_Excerpted data_:
------------------------------------
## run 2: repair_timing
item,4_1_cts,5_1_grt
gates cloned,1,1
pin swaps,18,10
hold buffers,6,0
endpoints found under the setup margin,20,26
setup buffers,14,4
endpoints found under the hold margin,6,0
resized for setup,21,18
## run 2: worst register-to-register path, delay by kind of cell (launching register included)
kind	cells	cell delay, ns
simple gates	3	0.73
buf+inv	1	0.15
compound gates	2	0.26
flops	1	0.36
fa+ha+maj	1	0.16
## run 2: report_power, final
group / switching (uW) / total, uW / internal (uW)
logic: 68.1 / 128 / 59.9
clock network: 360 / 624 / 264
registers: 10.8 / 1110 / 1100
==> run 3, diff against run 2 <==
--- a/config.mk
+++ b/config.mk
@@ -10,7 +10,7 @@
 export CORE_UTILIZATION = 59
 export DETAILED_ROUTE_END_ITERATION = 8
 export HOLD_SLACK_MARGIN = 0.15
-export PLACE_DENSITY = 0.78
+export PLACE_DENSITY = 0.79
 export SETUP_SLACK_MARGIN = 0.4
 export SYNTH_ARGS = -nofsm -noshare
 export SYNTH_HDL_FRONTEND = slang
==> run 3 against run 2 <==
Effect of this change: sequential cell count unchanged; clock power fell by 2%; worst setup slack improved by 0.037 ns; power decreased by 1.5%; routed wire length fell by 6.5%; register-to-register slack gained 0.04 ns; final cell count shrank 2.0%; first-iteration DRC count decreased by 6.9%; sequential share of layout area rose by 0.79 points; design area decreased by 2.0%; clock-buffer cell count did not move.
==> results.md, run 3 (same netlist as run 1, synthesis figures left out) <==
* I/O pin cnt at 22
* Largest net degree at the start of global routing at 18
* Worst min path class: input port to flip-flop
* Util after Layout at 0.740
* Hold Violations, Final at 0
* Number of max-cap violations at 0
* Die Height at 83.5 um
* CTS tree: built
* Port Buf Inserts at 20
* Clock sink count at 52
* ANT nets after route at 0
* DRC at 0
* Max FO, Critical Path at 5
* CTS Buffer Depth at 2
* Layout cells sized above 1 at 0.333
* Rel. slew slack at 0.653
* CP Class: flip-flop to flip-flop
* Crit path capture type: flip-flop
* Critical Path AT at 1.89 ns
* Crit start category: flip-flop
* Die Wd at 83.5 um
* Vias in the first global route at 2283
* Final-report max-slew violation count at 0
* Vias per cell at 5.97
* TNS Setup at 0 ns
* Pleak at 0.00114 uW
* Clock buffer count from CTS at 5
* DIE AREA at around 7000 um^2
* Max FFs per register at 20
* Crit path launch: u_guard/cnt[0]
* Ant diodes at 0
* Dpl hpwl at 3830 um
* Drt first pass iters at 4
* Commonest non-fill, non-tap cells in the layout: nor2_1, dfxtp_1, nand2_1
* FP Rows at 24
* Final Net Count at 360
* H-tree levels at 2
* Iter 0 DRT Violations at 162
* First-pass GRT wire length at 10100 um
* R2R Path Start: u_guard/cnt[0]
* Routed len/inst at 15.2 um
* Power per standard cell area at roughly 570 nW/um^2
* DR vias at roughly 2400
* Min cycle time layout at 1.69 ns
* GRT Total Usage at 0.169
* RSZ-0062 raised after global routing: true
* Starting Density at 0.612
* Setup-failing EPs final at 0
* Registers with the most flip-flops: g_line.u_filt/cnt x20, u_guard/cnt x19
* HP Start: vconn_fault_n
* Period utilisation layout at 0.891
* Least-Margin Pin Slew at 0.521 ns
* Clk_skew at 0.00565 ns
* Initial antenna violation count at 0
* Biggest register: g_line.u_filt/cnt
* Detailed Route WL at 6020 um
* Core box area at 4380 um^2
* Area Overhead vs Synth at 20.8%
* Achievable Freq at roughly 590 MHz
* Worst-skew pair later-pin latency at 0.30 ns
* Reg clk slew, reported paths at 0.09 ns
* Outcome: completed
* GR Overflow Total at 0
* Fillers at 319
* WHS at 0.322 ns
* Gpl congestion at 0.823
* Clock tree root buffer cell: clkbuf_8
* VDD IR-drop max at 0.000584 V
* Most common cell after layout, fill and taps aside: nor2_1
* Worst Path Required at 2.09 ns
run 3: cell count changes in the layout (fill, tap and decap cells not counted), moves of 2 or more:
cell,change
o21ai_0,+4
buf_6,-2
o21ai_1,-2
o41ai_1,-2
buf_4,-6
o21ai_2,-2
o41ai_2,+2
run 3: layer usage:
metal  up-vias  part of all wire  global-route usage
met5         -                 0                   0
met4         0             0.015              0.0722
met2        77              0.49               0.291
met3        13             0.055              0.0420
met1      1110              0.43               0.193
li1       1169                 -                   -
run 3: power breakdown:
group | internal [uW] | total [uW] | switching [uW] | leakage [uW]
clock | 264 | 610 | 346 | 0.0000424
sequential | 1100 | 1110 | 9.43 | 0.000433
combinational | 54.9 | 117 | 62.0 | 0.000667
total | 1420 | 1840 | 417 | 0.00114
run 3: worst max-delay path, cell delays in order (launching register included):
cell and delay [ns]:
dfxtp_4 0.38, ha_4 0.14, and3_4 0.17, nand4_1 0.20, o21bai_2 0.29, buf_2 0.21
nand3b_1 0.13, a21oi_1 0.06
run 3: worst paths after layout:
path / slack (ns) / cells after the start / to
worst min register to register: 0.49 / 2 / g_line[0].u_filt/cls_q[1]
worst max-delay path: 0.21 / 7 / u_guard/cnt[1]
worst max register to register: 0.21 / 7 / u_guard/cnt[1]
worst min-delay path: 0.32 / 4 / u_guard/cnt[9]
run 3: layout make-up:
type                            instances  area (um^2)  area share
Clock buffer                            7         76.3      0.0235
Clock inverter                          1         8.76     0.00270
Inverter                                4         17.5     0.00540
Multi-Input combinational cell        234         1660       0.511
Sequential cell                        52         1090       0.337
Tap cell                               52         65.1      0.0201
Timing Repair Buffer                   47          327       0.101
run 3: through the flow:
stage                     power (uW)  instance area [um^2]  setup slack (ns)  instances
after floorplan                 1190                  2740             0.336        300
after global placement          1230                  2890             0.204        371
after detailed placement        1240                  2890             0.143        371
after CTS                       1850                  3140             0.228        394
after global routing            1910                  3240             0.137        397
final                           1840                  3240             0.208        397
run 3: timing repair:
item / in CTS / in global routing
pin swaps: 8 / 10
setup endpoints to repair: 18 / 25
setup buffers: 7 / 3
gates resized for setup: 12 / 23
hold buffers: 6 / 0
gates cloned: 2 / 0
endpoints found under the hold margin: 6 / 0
------------------------------------
_Work to complete_: Please return each line of the listing above that contains "roughly".

_Response to this exercise_:
* Power per standard cell area at roughly 570 nW/um^2
* DR vias at roughly 2400
* Achievable Freq at roughly 590 MHz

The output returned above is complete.